I appreciate that families with ill children, or patients themselves, would dearly love to have greater products available to them for more purposes, but this is not about creating new licensing routes. It is about companies coming forward and undertaking clinical trials and tests and it is about having the appropriate level of assessment and understanding of the impact. We are taking steps to improve the body of evidence available. When marketing authorisations are sought, they will be dealt with by the regulator, as they would for any other medicine. That may not be as quickly as some would like, but it is necessary to protect patients. On that basis, I hope that the noble Lord, Lord Field, is content to withdraw his amendment.
I have received requests from three noble Lords to speak: the noble Baronesses, Lady Finlay, Lady Walmsley and Lady Thornton. I call the noble Baroness, Lady Finlay.
My Lords, I am most grateful to be able to come in at the end of this important short debate. I particularly commend the noble Lord, Lord Field of Birkenhead, for his outstanding and long history as a parliamentarian and, yet again, for his clarity and ethical approach to every subject that he addresses.
I am glad that the Minister has referred to the two studies from the NIHR and simply support the idea that we need to wait for those, although I draw attention to the fact that, in 2018, there was a Cochrane database review, which looked at the 16 double-blind randomised control trials that it could find. It found some support, but it was not terribly strong. One of the difficulties here is that pain is a symptom that occurs in an enormous range of disorders, but the fundamental cause of the pain will be very different in different people. To get a matched population where you can compare one with another is extremely difficult. I hope that the change that NICE is looking to in the evidence that it seeks, where it will also look at evidence in practice, will support the evidence coming through from large patient cohorts who can then be put into broader groups.

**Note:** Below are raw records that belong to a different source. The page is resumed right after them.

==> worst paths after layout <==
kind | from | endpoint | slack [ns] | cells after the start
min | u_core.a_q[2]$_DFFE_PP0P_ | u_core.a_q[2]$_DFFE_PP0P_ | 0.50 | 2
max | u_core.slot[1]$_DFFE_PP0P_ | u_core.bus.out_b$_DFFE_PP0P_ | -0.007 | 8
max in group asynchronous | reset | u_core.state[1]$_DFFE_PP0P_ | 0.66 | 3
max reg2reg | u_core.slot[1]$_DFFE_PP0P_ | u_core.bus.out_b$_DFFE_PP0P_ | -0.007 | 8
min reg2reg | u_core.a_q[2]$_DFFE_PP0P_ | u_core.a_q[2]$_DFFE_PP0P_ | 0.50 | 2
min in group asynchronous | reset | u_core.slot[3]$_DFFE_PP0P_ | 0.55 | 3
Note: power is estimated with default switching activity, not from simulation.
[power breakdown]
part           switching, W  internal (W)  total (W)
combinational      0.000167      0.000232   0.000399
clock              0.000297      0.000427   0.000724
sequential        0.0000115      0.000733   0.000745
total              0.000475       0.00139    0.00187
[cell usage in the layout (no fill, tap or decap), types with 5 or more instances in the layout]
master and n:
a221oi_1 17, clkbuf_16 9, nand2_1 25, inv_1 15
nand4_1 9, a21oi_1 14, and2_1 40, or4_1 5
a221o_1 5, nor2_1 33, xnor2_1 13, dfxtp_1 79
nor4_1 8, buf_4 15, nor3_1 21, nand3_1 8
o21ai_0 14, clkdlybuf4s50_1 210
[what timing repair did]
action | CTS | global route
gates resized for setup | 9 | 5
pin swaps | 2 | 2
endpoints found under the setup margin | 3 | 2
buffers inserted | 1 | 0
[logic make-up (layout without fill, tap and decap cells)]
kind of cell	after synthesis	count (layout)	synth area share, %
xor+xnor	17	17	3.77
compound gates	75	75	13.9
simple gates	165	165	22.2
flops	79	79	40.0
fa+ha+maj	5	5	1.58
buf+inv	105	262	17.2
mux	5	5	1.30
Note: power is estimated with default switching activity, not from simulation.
**config.mk**
```make
export PLATFORM = sky130hd
export DESIGN_NAME = move_controller
export DESIGN_NICKNAME = d
export VERILOG_FILES = /design/src/rtl/move_controller.sv
export SDC_FILE = /design/constraint.sdc
export NUM_CORES = 1
export LEC_CHECK = 0
export BUFFER_PORTS_ARGS = -buffer_cell sky130_fd_sc_hd__buf_2
export CORE_ASPECT_RATIO = 0.6
export CORE_UTILIZATION = 50
export CTS_CLUSTER_SIZE = 24
export DETAILED_ROUTE_END_ITERATION = 8
export HOLD_SLACK_MARGIN = 0.02
export PLACE_DENSITY_LB_ADDON = 0.2
export RECOVER_POWER = 50
export SYNTH_ARGS = -nofsm -noshare
export SYNTH_HDL_FRONTEND = slang
export SYNTH_SLANG_ARGS = --single-unit
```
**constraint.sdc**
```tcl
create_clock -name clock -period 3.5 [get_ports clock]
set_input_delay 0.875 -clock clock [delete_from_list [all_inputs] [get_ports clock]]
set_output_delay 0.875 -clock clock [all_outputs]
set_load 0.02 [all_outputs]
```
**src/rtl/move_controller.sv**
```systemverilog
`default_nettype none
// ============================================================================
// move_controller : cursor entry, legality check and disc flipping for one move
// Option: MOVE_CURSOR_WRAP_EN wraps cursor moves modulo 8 (default saturates).
// Revision: 1.0
// ============================================================================
module move_controller (
   input  logic       clock,
   input  logic       reset,
   input  logic       new_move,
   input  logic       player,
   input  logic       key_up,
   input  logic       key_down,
   input  logic       key_left,
   input  logic       key_right,
   input  logic       key_place,
   output logic [2:0] cursor_x,
   output logic [2:0] cursor_y,
   output logic [5:0] board_addr,
   input  logic [1:0] board_rdata,
   output logic       board_we,
   output logic [1:0] board_wdata,
   output logic       ack,
   output logic       invalid,
   output logic       busy
);

   localparam logic [2:0] c_IDLE   = 3'd0;
   localparam logic [2:0] c_CHECK  = 3'd1;
   localparam logic [2:0] c_SCAN   = 3'd2;
   localparam logic [2:0] c_FLIP   = 3'd3;
   localparam logic [2:0] c_PLACE  = 3'd4;
   localparam logic [2:0] c_ACK    = 3'd5;
   localparam logic [2:0] c_REJECT = 3'd6;

   // Direction steps as 4-bit two's complement; bit 3 of a position flags off-board.
   function automatic logic [3:0] f_dx(input logic [2:0] d);
      case (d)
         3'd1, 3'd2, 3'd3: f_dx = 4'd1;
         3'd5, 3'd6, 3'd7: f_dx = 4'hF;
         default:          f_dx = 4'd0;
      endcase
   endfunction

   function automatic logic [3:0] f_dy(input logic [2:0] d);
      case (d)
         3'd0, 3'd1, 3'd7: f_dy = 4'hF;
         3'd3, 3'd4, 3'd5: f_dy = 4'd1;
         default:          f_dy = 4'd0;
      endcase
   endfunction

   logic [2:0] r_state, w_next;
   logic [4:0] r_key_q;
   logic [2:0] r_cx, r_cy;
   logic [1:0] r_own;
   logic [3:0] r_px, r_py;
   logic [2:0] r_dir, r_cnt;
   logic       r_phase, r_flag;

   logic [4:0] w_keys, w_rise;
   logic [2:0] w_dir_n, w_cx_inc, w_cx_dec, w_cy_inc, w_cy_dec;
   logic [3:0] w_dx, w_dy, w_dx_n, w_dy_n;
   logic [1:0] w_opp;
   logic       w_off, w_flag_now, w_adv, w_step, w_flip_go, w_scan_go;

   assign w_keys     = {key_place, key_up, key_down, key_left, key_right};
   assign w_rise     = w_keys & ~r_key_q;
   assign w_dir_n    = r_dir + 3'd1;
   assign w_dx       = f_dx(r_dir);
   assign w_dy       = f_dy(r_dir);
   assign w_dx_n     = f_dx(w_dir_n);
   assign w_dy_n     = f_dy(w_dir_n);
   assign w_opp      = {r_own[0], r_own[1]};
   assign w_off      = r_px[3] | r_py[3];
   assign w_flag_now = r_flag | (r_state == c_FLIP);

`ifdef MOVE_CURSOR_WRAP_EN
   assign w_cx_inc = r_cx + 3'd1;
   assign w_cx_dec = r_cx - 3'd1;
   assign w_cy_inc = r_cy + 3'd1;
   assign w_cy_dec = r_cy - 3'd1;
`else
   assign w_cx_inc = (r_cx == 3'd7) ? r_cx : r_cx + 3'd1;
   assign w_cx_dec = (r_cx == 3'd0) ? r_cx : r_cx - 3'd1;
   assign w_cy_inc = (r_cy == 3'd7) ? r_cy : r_cy + 3'd1;
   assign w_cy_dec = (r_cy == 3'd0) ? r_cy : r_cy - 3'd1;
`endif

   always_ff @(posedge clock) begin
      if (!reset) r_state <= c_IDLE;
      else        r_state <= w_next;
   end

   always_comb begin
      w_next    = r_state;
      w_adv     = 1'b0;
      w_step    = 1'b0;
      w_flip_go = 1'b0;
      w_scan_go = 1'b0;
      case (r_state)
         c_IDLE:   if (new_move && w_rise[4]) w_next = c_CHECK;
         c_CHECK:  if (r_phase) begin
                      if (board_rdata != 2'b00) w_next = c_REJECT;
                      else begin
                         w_next    = c_SCAN;
                         w_scan_go = 1'b1;
                      end
                   end
         c_SCAN:   if (!r_phase) begin
                      if (w_off) w_adv = 1'b1;
                   end else if (board_rdata == w_opp) begin
                      w_step = 1'b1;
                   end else if (board_rdata == r_own && r_cnt != 3'd0) begin
                      w_next    = c_FLIP;
                      w_flip_go = 1'b1;
                   end else begin
                      w_adv = 1'b1;
                   end
         c_FLIP:   if (r_cnt == 3'd1) w_adv = 1'b1;
         c_PLACE:  w_next = c_ACK;
         c_ACK:    if (!key_place) w_next = c_IDLE;
         c_REJECT: w_next = c_IDLE;
         default:  w_next = c_IDLE;
      endcase
      if (w_adv) begin
         if (r_dir != 3'd7)   w_next = c_SCAN;
         else if (w_flag_now) w_next = c_PLACE;
         else                 w_next = c_REJECT;
      end
   end

   always_comb begin
      busy        = (r_state != c_IDLE);
      ack         = (r_state == c_ACK);
      invalid     = (r_state == c_REJECT);
      board_we    = (r_state == c_FLIP) || (r_state == c_PLACE);
      board_wdata = r_own;
      board_addr  = {r_cy, r_cx};
      if (r_state == c_SCAN || r_state == c_FLIP) board_addr = {r_py[2:0], r_px[2:0]};
   end

   always_ff @(posedge clock) begin
      if (!reset) begin
         r_key_q <= 5'd0;
         r_cx    <= 3'd0;
         r_cy    <= 3'd0;
         r_own   <= 2'b00;
         r_px    <= 4'd0;
         r_py    <= 4'd0;
         r_dir   <= 3'd0;
         r_cnt   <= 3'd0;
         r_phase <= 1'b0;
         r_flag  <= 1'b0;
      end else begin
         r_key_q <= w_keys;
         case (r_state)
            c_IDLE: if (new_move) begin
               if (w_rise[4]) begin
                  r_own   <= player ? 2'b10 : 2'b01;
                  r_phase <= 1'b0;
               end
               else if (w_rise[3]) r_cy <= w_cy_dec;
               else if (w_rise[2]) r_cy <= w_cy_inc;
               else if (w_rise[1]) r_cx <= w_cx_dec;
               else if (w_rise[0]) r_cx <= w_cx_inc;
            end
            c_CHECK: begin
               r_phase <= ~r_phase;
               if (w_scan_go) begin
                  r_dir   <= 3'd0;
                  r_flag  <= 1'b0;
                  r_cnt   <= 3'd0;
                  r_phase <= 1'b0;
                  r_px    <= {1'b0, r_cx} + f_dx(3'd0);
                  r_py    <= {1'b0, r_cy} + f_dy(3'd0);
               end
            end
            c_SCAN: begin
               if (!r_phase && !w_off) r_phase <= 1'b1;
               if (w_step) begin
                  r_px    <= r_px + w_dx;
                  r_py    <= r_py + w_dy;
                  r_cnt   <= r_cnt + 3'd1;
                  r_phase <= 1'b0;
               end
               // Rewind to the nearest captured cell so flips go outward.
               if (w_flip_go) begin
                  r_px <= {1'b0, r_cx} + w_dx;
                  r_py <= {1'b0, r_cy} + w_dy;
               end
            end
            c_FLIP: begin
               r_px   <= r_px + w_dx;
               r_py   <= r_py + w_dy;
               r_cnt  <= r_cnt - 3'd1;
               r_flag <= 1'b1;
            end
            default: ;
         endcase
         if (w_adv) begin
            r_dir   <= w_dir_n;
            r_cnt   <= 3'd0;
            r_phase <= 1'b0;
            r_px    <= {1'b0, r_cx} + w_dx_n;
            r_py    <= {1'b0, r_cy} + w_dy_n;
         end
      end
   end

   assign cursor_x = r_cx;
   assign cursor_y = r_cy;

endmodule
`default_nettype wire

```
==> results of run 1 <==
stage by stage:
step	instances	worst slack [ns]	power (mW)	util
2_1_floorplan	341	0.748	1.06	-
3_3_place_gp	424	0.625	1.21	0.573
3_5_place_dp	424	0.484	1.22	0.573
4_1_cts	432	0.475	1.62	0.597
5_1_grt	432	0.210	1.75	0.594
6_report	432	0.457	1.62	0.594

The other point about pain is that, as people get multiple pathologies, they often take several other medications as well, which can interfere with the ability to assess them. They are also often elderly. The evidence certainly needs to be accrued. I would say as a clinician that one worry was always whether there would be a leak of cannabis on to the streets. However, in practice, I think that the leakage has gone other way so that it comes from the streets into people’s homes. Clinicians have had to look at this with Nelson’s eye because they do not want to support clinical activity. In a study that I did, while we did not ask patients to tell us specifically where they were getting some things from, when we put together all the different types of alternative therapies being used by a group of people who were cancer patients, the numbers were huge. This supports many of the comments that have already been made. I am glad that the Government are looking at it and I expect that it will not be too long before we find that the ability to get the medication that is needed is made easier. I worry that it may be too late for some patients, but we are getting there.